OCR_PATH = DATA_DIR / "ocr_output.pkl"
NLP_PATH = DATA_DIR / "nlp_output.pkl"

print("BASE:", BASE)
print("DATA:", DATA_DIR)
print("OCR_PATH:", OCR_PATH)
print("NLP_PATH:", NLP_PATH)

BASE: D:\Desktop\insurance-claim-checker
DATA: D:\Desktop\insurance-claim-checker\data
OCR_PATH: D:\Desktop\insurance-claim-checker\data\ocr_output.pkl
NLP_PATH: D:\Desktop\insurance-claim-checker\data\nlp_output.pkl


In [72]:
if not OCR_PATH.exists():
    raise FileNotFoundError(f"❌ OCR file not found at: {OCR_PATH}\nRun OCR notebook first!")

with open(OCR_PATH, "rb") as f:
    ocr_data = pickle.load(f)

print(f"Loaded OCR entries: {len(ocr_data)}")

Loaded OCR entries: 2


In [73]:
MODEL_NAME = "distilbert-base-uncased"

tokenizer = AutoTokenizer.from_pretrained(MODEL_NAME)
model = AutoModel.from_pretrained(MODEL_NAME)

print("✓ DistilBERT loaded")

✓ DistilBERT loaded


In [74]:
def get_embedding(text):
    text = clean_extracted_text(text)
    inputs = tokenizer(text, return_tensors="pt", truncation=True, padding=True)

    with torch.no_grad():
        output = model(**inputs).last_hidden_state.mean(dim=1)

    vec = output.squeeze().numpy()

    # Guarantee shape = 768
    if vec.shape[0] != 768:
        padded = np.zeros(768)
        padded[:min(768, len(vec))] = vec[:768]
        vec = padded

    return vec

In [75]:
nlp_output = {}
processed = 0

for filename, ocr_entry in ocr_data.items():

    # Validate structure
    if not isinstance(ocr_entry, dict):
        print(f"Skipping: {filename} (not a dict)")
        continue

    if "clean_text" not in ocr_entry:
        print(f"Skipping: {filename} (missing clean_text)")
        continue

    raw_text = ocr_entry["clean_text"]

    if not isinstance(raw_text, str):
        print(f"Skipping: {filename} (clean_text not string)")
        continue

    cleaned = clean_extracted_text(raw_text)
    embedding = get_embedding(cleaned)
    fields = extract_all_fields(cleaned)
    analysis = analyze_claim_description(cleaned)

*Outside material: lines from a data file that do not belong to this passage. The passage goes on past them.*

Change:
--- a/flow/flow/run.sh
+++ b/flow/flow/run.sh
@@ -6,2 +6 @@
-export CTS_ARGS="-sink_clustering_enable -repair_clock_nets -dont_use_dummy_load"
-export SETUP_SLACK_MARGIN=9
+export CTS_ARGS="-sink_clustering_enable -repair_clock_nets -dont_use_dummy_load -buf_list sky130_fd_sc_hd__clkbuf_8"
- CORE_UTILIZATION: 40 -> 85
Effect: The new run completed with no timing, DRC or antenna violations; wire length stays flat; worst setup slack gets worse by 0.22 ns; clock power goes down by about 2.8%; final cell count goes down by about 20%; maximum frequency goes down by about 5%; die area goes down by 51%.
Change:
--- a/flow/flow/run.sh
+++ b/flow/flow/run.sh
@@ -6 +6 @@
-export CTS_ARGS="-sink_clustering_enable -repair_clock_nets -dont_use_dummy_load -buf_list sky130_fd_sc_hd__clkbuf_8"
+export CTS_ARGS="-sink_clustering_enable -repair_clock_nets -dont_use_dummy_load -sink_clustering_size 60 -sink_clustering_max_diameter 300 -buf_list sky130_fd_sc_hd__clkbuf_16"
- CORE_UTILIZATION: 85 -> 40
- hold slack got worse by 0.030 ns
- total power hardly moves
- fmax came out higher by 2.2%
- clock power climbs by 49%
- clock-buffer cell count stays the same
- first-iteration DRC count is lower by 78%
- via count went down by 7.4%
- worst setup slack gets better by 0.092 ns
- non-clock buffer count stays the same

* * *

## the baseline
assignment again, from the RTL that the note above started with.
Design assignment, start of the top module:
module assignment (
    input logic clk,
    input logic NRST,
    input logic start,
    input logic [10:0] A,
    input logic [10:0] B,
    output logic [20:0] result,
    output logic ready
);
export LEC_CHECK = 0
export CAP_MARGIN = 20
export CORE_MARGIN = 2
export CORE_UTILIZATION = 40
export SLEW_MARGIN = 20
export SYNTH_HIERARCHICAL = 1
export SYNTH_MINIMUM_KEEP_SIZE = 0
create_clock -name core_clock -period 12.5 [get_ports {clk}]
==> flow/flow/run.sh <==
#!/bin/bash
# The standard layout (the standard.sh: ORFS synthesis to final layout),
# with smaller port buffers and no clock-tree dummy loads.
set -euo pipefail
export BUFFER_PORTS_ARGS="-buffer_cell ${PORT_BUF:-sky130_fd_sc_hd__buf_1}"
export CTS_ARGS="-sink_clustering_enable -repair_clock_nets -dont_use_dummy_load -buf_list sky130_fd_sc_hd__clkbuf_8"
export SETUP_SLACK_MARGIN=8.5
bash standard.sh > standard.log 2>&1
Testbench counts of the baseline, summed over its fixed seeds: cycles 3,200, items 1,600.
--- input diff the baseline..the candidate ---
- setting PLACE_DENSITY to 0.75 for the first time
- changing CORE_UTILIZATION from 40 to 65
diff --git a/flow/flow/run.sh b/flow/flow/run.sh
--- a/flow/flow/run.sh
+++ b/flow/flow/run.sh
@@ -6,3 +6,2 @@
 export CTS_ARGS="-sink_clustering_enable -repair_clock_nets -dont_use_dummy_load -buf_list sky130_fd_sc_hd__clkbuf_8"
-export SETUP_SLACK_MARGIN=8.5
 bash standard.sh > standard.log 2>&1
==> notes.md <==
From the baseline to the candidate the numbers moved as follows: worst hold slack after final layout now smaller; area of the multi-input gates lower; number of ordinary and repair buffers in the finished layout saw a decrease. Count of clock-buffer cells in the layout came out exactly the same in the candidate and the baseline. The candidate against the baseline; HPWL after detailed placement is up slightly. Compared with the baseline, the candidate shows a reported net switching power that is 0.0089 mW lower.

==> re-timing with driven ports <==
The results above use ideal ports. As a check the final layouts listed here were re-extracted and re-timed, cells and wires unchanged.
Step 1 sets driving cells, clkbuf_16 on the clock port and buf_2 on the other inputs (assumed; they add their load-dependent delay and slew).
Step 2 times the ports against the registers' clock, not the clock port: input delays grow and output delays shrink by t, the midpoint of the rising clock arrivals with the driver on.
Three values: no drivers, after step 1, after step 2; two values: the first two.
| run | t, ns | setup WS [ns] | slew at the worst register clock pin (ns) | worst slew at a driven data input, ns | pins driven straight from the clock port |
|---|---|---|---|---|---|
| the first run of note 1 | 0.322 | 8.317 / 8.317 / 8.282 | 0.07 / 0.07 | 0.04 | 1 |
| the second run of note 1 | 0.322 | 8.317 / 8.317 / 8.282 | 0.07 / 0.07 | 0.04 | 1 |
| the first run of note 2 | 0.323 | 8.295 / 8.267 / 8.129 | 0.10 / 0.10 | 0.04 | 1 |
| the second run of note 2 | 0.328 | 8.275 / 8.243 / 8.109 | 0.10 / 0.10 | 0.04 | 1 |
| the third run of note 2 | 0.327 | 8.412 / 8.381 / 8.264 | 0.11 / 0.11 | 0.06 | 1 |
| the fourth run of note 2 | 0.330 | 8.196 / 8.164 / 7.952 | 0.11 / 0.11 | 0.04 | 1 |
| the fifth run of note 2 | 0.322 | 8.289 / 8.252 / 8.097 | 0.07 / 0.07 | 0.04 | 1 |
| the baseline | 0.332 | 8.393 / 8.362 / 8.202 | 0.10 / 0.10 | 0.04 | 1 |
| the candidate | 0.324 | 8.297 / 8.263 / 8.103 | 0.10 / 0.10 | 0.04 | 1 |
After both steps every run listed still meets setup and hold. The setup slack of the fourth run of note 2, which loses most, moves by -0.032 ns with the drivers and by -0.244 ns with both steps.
Context: an optimization exercise on an open-source flow, tuned for small area and a short achievable clock period. The choices shown serve that exercise and are no tape-out recipe. The RTL was checked by simulation tests, not by an equivalence proof against the original design. Power is estimated from default activity; no workload was simulated.

## pic_core
module pic_core(
    input            clk,
    input            rst,
    input[31:0]      irq,
    output           exi,
    output[4:0]      exi_code,
    input            mgmt_req,
    input[31:0]      mgmt_adr,
    output reg       mgmt_ack,
    input            mgmt_rwn,
    input[1:0]       mgmt_wen,
    input[31:0]      mgmt_txd,
    output reg       mgmt_rxe,
    output[31:0]     mgmt_rxd
);
localparam LAT = 15;     
function le11(input[10:0] a, input[10:0] b);
    reg[15:0] l, ng;
    integer j, w;
    begin
        l  = 0;
        ng = 16'hffff;
        for(j = 0; j < 11; j = j + 1)
        begin
            l[j]  = !a[j] & b[j];
            ng[j] = !a[j] | b[j];
        end
        for(w = 8; w >= 1; w = w / 2)
            for(j = 0; j < w; j = j + 1)
            begin
                l[j]  = l[2*j+1] | (ng[2*j+1] & l[2*j]);
                ng[j] = l[2*j+1] | (ng[2*j+1] & ng[2*j]);
            end
        le11 = ng[0];
    end
endfunction
function le_key(input[5:0] a, input[4:0] ca, input[5:0] b, input[4:0] cb, input z);
    reg[7:0] l, ng;
    integer j, w;
    begin
        l  = 0;
        ng = 8'hff;
        for(j = 0; j < 6; j = j + 1)
        begin
            l[j]  = !a[j] & b[j];
            ng[j] = !a[j] | b[j];
        end
        for(w = 4; w >= 1; w = w / 2)
            for(j = 0; j < w; j = j + 1)
            begin
                l[j]  = l[2*j+1] | (ng[2*j+1] & l[2*j]);
                ng[j] = l[2*j+1] | (ng[2*j+1] & ng[2*j]);
            end
        le_key = l[0] | (ng[0] & (z | le11({6'd0, ca}, {6'd0, cb})));
    end
endfunction
  ...
Settings: LEC_CHECK=0, ABC_AREA=1, CAP_MARGIN=20, CORE_MARGIN=2, CORE_UTILIZATION=60, CTS_BUF_LIST=sky130_fd_sc_hd__clkbuf_8 sky130_fd_sc_hd__clkbuf_16, CTS_CLUSTER_DIAMETER=100, CTS_CLUSTER_SIZE=24, SETUP_SLACK_MARGIN=3.35, SLEW_MARGIN=20, TNS_END_PERCENT=0; clock period 5.0 ns.
run.sh (not shown) runs the stock make flow with config.mk's settings and CLKGATE_MAP_FILE= SYNTH_SCRIPT=/design/flow/synth_recipe.tcl, a recipe that flattens the netlist after the stock synthesis.
Change:
==> flow/flow/run.sh (new file) <==
#!/bin/bash
# The standard layout, with plain buffers on the ports instead of the
# delay cells buffer_ports picks by default. Each ORFS step also keeps its
# own log under orfs/logs; make's output is kept in flow_make.log.
set -euo pipefail
bash standard.sh BUFFER_PORTS_ARGS="-buffer_cell sky130_fd_sc_hd__buf_2" finish > flow_make.log 2>&1
==> flow/standard.sh (new file) <==
#!/bin/bash
# synth_recipe.tcl (not shown) runs the flow's synth.tcl, then flattens the netlist and writes it again
# the make line also repeats each setting of config.mk as NAME=value (left out here)
make -C /OpenROAD-flow-scripts/flow DESIGN_CONFIG=/design/flow/config.mk WORK_HOME=/design/flow/orfs CLKGATE_MAP_FILE= SYNTH_SCRIPT=/design/flow/synth_recipe.tcl "${@:-finish}"
SETUP_SLACK_MARGIN = 3.2   (was 3.35)
removed: flow/run.sh
The changed run finished clean.
Synthesized area stays the same.
Worst hold slack gets worse by 15 ps.
Sequential share of layout area went up by 1.9 points.
Core utilization went down by 2.6 points.
Design area went down by 3.9%.
Total power went down by 0.81%.
Change:
==> flow/run.sh (new file) <==
#!/bin/bash
# synth_recipe.tcl (not shown) runs the flow's synth.tcl, then flattens the netlist and writes it again
# the make line also repeats each setting of config.mk as NAME=value (left out here)
make -C /OpenROAD-flow-scripts/flow DESIGN_CONFIG=/design/flow/config.mk WORK_HOME=/design/flow/orfs CLKGATE_MAP_FILE= SYNTH_SCRIPT=/design/flow/synth_recipe.tcl finish
ABC_AREA = not set   (was 1)
ABC_CLOCK_PERIOD_IN_PS = 1800   (was not set)
CTS_BUF_LIST = not set   (was sky130_fd_sc_hd__clkbuf_8 sky130_fd_sc_hd__clkbuf_16)
CTS_CLUSTER_DIAMETER = not set   (was 100)
CTS_CLUSTER_SIZE = not set   (was 24)
TNS_END_PERCENT = not set   (was 0)
removed: flow/flow/run.sh
removed: flow/standard.sh
Flip-flop and latch count is unchanged.
Power rises by 22%.
Wire length rises by 14%.
Maximum frequency falls by 17%.
Die area falls by 2.1%.
Setup slack loses 420 ps.
Worst hold slack gains 18 ps.
First-iteration DRC count falls by 22%.
Clock-buffer cell count rises by 72.
Final area rises by 25%.

[afterwards: timing with drivers on the ports]
The flow's constraints put no driver on any port. The routed layouts listed below were extracted and timed again, unchanged, in two steps. Step 1 (the two cells are an assumption about what drives the block):
set clk [get_ports {clk}]
set_driving_cell -lib_cell sky130_fd_sc_hd__clkbuf_16 $clk
set_driving_cell -lib_cell sky130_fd_sc_hd__buf_2 [delete_from_list [all_inputs] $clk]
Step 2 adds t to the input delays and takes it off the output delays; t is the mean of the earliest and latest rising clock arrival at the registers after step 1. Input paths then give back, and output paths get back, about the clock's delay inside the block. Three values: ideal, step 1, step 2; two values: the first two.
run | shift t [ns] | setup WS [ns] | hold WS [ns] | worst setup path after step 2 | worst register clock-pin slew, ns
the first run | 0.645 | 2.890 / 2.827 / 2.681 | 0.323 / 0.323 / 0.323 | input to register | 0.10 / 0.10
the second run | 0.649 | 2.905 / 2.847 / 2.909 | 0.308 / 0.268 / 0.328 | input to register | 0.10 / 0.10
the third run | 0.676 | 2.484 / 2.484 / 2.434 | 0.326 / 0.326 / 0.326 | input to register | 0.06 / 0.06
After both steps every run listed still meets setup and hold. For the first run, which loses most, drivers alone change the setup slack by -0.063 ns; drivers and shift together by -0.209 ns.
This is an optimization exercise on Yosys and OpenROAD, whose aim is small area and few clock cycles per item, not a production implementation. RTL that was checked went through simulation tests only; none was proved equivalent to the original. Function not checked in runs 2, 4 and 5: the RTL went through the layout flow alone. The clock cells of run 7 come from the design's own scripts or RTL, not from TritonCTS. The flow treats the clock pin as an ideal source. Dropping or thinning the clock tree relies on that and would not hold on a real chip. Power and IR drop assume default switching activity.

$ cat design.v
module aq_axils_sample
(
  input         ARESETN,
  input         ACLK,
  input [31:0]  S_AXI_AWADDR,
  input [3:0]   S_AXI_AWCACHE,
  input [2:0]   S_AXI_AWPROT,
  input         S_AXI_AWVALID,
  output        S_AXI_AWREADY,
  input [31:0]  S_AXI_WDATA,
  input [3:0]   S_AXI_WSTRB,
  input         S_AXI_WVALID,
  output        S_AXI_WREADY,
  output        S_AXI_BVALID,
  input         S_AXI_BREADY,
  output [1:0]  S_AXI_BRESP,
  input [31:0]  S_AXI_ARADDR,
  input [3:0]   S_AXI_ARCACHE,
  input [2:0]   S_AXI_ARPROT,
  input         S_AXI_ARVALID,
  output        S_AXI_ARREADY,
  output [31:0] S_AXI_RDATA,
  output [1:0]  S_AXI_RRESP,
  output        S_AXI_RVALID,
  input         S_AXI_RREADY,
  output [31:0] LOCAL_REG0,
  output [31:0] LOCAL_REG1,
  output [31:0] LOCAL_REG2,
  output [31:0] LOCAL_REG3
);
  reg           bvalid, rvalid;
  reg [3:0]     rsel;
  reg [31:0]    reg_data0, reg_data1, reg_data2, reg_data3;
  wire          idle   = ~bvalid & ~rvalid;
  wire          wr_go  = S_AXI_AWVALID & S_AXI_WVALID & idle;
  wire          rd_go  = S_AXI_ARVALID & idle;
  wire          wr_map = ( S_AXI_AWADDR[7:4] == 4'd0 );
  wire          rd_map = ( S_AXI_ARADDR[7:4] == 4'd0 );
  assign S_AXI_AWREADY  = S_AXI_WVALID & idle;
  assign S_AXI_WREADY   = S_AXI_AWVALID & idle;
  assign S_AXI_BVALID   = bvalid;
  assign S_AXI_BRESP    = 2'b00;
  assign S_AXI_ARREADY  = idle;
  assign S_AXI_RVALID   = rvalid;
  assign S_AXI_RRESP    = 2'b00;
  assign S_AXI_RDATA    = ( {32{rsel[0]}} & reg_data0 ) |
                          ( {32{rsel[1]}} & reg_data1 ) |
                          ( {32{rsel[2]}} & reg_data2 ) |
                          ( {32{rsel[3]}} & reg_data3 );
  always @( posedge ACLK or negedge ARESETN ) begin
    if( !ARESETN ) begin
      bvalid <= 1'b0;
      rvalid <= 1'b0;
    end else begin
      if( wr_go )
        bvalid <= 1'b1;
      else if( S_AXI_BREADY )
        bvalid <= 1'b0;
      if( rd_go )
        rvalid <= 1'b1;
      else if( S_AXI_RREADY )
        rvalid <= 1'b0;
    end
  end
  always @( posedge ACLK ) begin
    if( rd_go ) begin
      rsel[0] <= rd_map & ( S_AXI_ARADDR[3:2] == 2'd0 );
      rsel[1] <= rd_map & ( S_AXI_ARADDR[3:2] == 2'd1 );
      rsel[2] <= rd_map & ( S_AXI_ARADDR[3:2] == 2'd2 );
      rsel[3] <= rd_map & ( S_AXI_ARADDR[3:2] == 2'd3 );
    end
  end
  always @( posedge ACLK or negedge ARESETN ) begin
    if( !ARESETN ) begin
      reg_data0 <= 32'd0;
      reg_data1 <= 32'd0;
      reg_data2 <= 32'd0;
      reg_data3 <= 32'd0;
    end else if( wr_go & wr_map ) begin
      case( S_AXI_AWADDR[3:2] )
        2'd0: reg_data0 <= S_AXI_WDATA;
        2'd1: reg_data1 <= S_AXI_WDATA;
        2'd2: reg_data2 <= S_AXI_WDATA;
        2'd3: reg_data3 <= S_AXI_WDATA;
      endcase
    end
  end
  assign LOCAL_REG0 = reg_data0;
  assign LOCAL_REG1 = reg_data1;
  assign LOCAL_REG2 = reg_data2;
  assign LOCAL_REG3 = reg_data3;
endmodule
This design comes from an exercise in tuning for small area on the open sky130 flow, not from production work. The RTL was checked by simulation tests, not by an equivalence proof against the original design. Power and IR drop assume default switching activity.

==> flow/design.v, too long to show whole: its modules and the start of the top module <==
// module gf1: 2240 lines
module gf1
	(
	input MCLK,
	input CLK,  
	input IOW,
	input IOR,
	input CS1,  
	input CS2,  
	input DACK1,  
	input DACK2,  
	input RESET,
	output WAIT,
	output DRQ1,
	output DRQ2,
	output IRQ1,
	output IRQ2,
	output IRQ3,
	input DMA_TC,
	input [15:0] DATA_i,
	output [15:0] DATA_o,
	input IO16,
	input [3:0] ADDRESS,
	output BUSA_LOW,
	output BUSA_HIGH,
	input [7:0] DRAM_DATA_i,
	output [7:0] DRAM_DATA_o,
	output reg DRAM_WE,
	output reg DRAM_RAS,
	output [8:0] DRAM_ADDR,
	output DRAM_CAS0,
	output DRAM_CAS1,
	output DRAM_CAS2,
	output DRAM_CAS3,
	output DAC_DATA,
	output reg DAC_CLK,
	output reg DAC_LR,
	output reg DAC_LR2
	);
  // ...
==> flow/flow/run.sh <==
#!/bin/bash
# Own layout flow: the standard synthesis, its combinational logic re-mapped
# for area (registers untouched), then the standard layout with its own
# clock tree settings. Each tool's output goes to a log file here.
set -euo pipefail
HERE=$(pwd)
RES=$HERE/orfs/results/$FLOW_PLATFORM/gf1/base
LIB=$FLOW_HOME/platforms/$FLOW_PLATFORM/lib/sky130_fd_sc_hd__tt_025C_1v80.lib
CFG=$FLOW_HOME/platforms/$FLOW_PLATFORM/config.mk

# 1. standard synthesis
bash standard.sh "$RES/1_2_yosys.v" > "$HERE/log_1_synth.txt" 2>&1
cp "$RES/1_2_yosys.v" "$HERE/synth_standard.v"

# 2. re-map the combinational logic
SEQ=$(grep -oE 'sky130_fd_sc_hd__[a-z0-9_]+' "$RES/1_2_yosys.v" | sort -u | grep -E '__(e|s|se)?df|__dl' | tr '\n' ' ')
DU=$(sed -n '/DONT_USE_CELLS += /,/^#/p' "$CFG" | grep -oE 'sky130_fd_sc_hd__[a-z0-9_]+' | sed 's/^/-dont_use /' | tr '\n' ' ')
sed -e "s#{LIB}#$LIB#g" -e "s#{NETLIST}#$RES/1_2_yosys.v#g" -e "s#{TOP}#$FLOW_TOP#g" \
    -e "s#{SEQ}#$SEQ#g" -e "s#{DONTUSE}#$DU#g" -e "s#{ABCSCRIPT}#$HERE/flow/area.abc#g" \
    flow/remap.ys > "$HERE/remap_run.ys"
yosys -l "$HERE/log_2_remap.txt" -q "$HERE/remap_run.ys" > /dev/null 2>&1

# 3. the rest of the standard layout, with the clock tree settings below
CTS="-sink_clustering_enable -repair_clock_nets -dont_use_dummy_load -sink_clustering_size ${CTS_SIZE:-26} -sink_clustering_max_diameter ${CTS_DIAM:-80}"
bash standard.sh "CTS_ARGS=$CTS" "BUFFER_PORTS_ARGS=-buffer_cell sky130_fd_sc_hd__buf_1" finish > "$HERE/log_3_layout.txt" 2>&1
==> flow/flow/area.abc <==
&get -n
&st
&dc2
&dch -f
&nf -R 1000
&put
mfs2 -W 4 -M 5000
&get -n
&st
&dch -f
&nf -R 1000
&put
mfs2 -W 4 -M 5000
&get -n
&st
&dch -f
&nf -R 1000
&put
==> flow/flow/remap.ys <==
# Re-maps the combinational logic of the standard synthesis netlist for area.
# The flip-flops (dfxtp/edfxtp and any other sequential cell) are kept as they are.
read_liberty -ignore_miss_func {LIB}
read_verilog {NETLIST}
hierarchy -top {TOP}
blackbox {SEQ}
flatten
opt_clean
abc -liberty {LIB} {DONTUSE} -script {ABCSCRIPT}
opt_clean -purge
hilomap -singleton -hicell sky130_fd_sc_hd__conb_1 HI -locell sky130_fd_sc_hd__conb_1 LO
insbuf -buf sky130_fd_sc_hd__buf_4 A X
splitnets
opt_clean -purge
stat -liberty {LIB}
write_verilog -noattr -noexpr -nohex -nodec {NETLIST}
==> flow/standard.sh <==
#!/bin/bash
# synth_recipe.tcl (not shown) runs the flow's synth.tcl, then flattens the netlist and writes it again
# the make line also repeats each setting of config.mk as NAME=value (left out here)
make -C /OpenROAD-flow-scripts/flow DESIGN_CONFIG=/design/flow/config.mk WORK_HOME=/design/flow/orfs CLKGATE_MAP_FILE= SYNTH_SCRIPT=/design/flow/synth_recipe.tcl "${@:-finish}"
==> flow/config.mk <==
export PLATFORM = sky130hd
export DESIGN_NAME = gf1
export DESIGN_NICKNAME = gf1
export VERILOG_FILES = /design/flow/design.v
export SDC_FILE = /design/flow/constraint.sdc
export NUM_CORES = 8
export LEC_CHECK = 0
export CAP_MARGIN = 20
export CORE_MARGIN = 2
export CORE_UTILIZATION = 60
export PLACE_DENSITY = 0.7
export SLEW_MARGIN = 20
export SYNTH_MEMORY_MAX_BITS = 16384
==> flow/constraint.sdc <==
create_clock -name core_clock -period 15.0 [get_ports {MCLK}]
set_input_delay 3.0000 -clock core_clock [delete_from_list [all_inputs] [get_ports {MCLK}]]
set_output_delay 3.0000 -clock core_clock [all_outputs]
set_load 0.01 [all_outputs]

    nlp_output[filename] = {
        "clean_text": cleaned,
        "embedding": embedding,
        "fields": fields,
        "analysis": analysis,
        "severity_score": analysis["severity_score"]
    }

    processed += 1

print(f"\n✓ NLP Completed for {processed} files")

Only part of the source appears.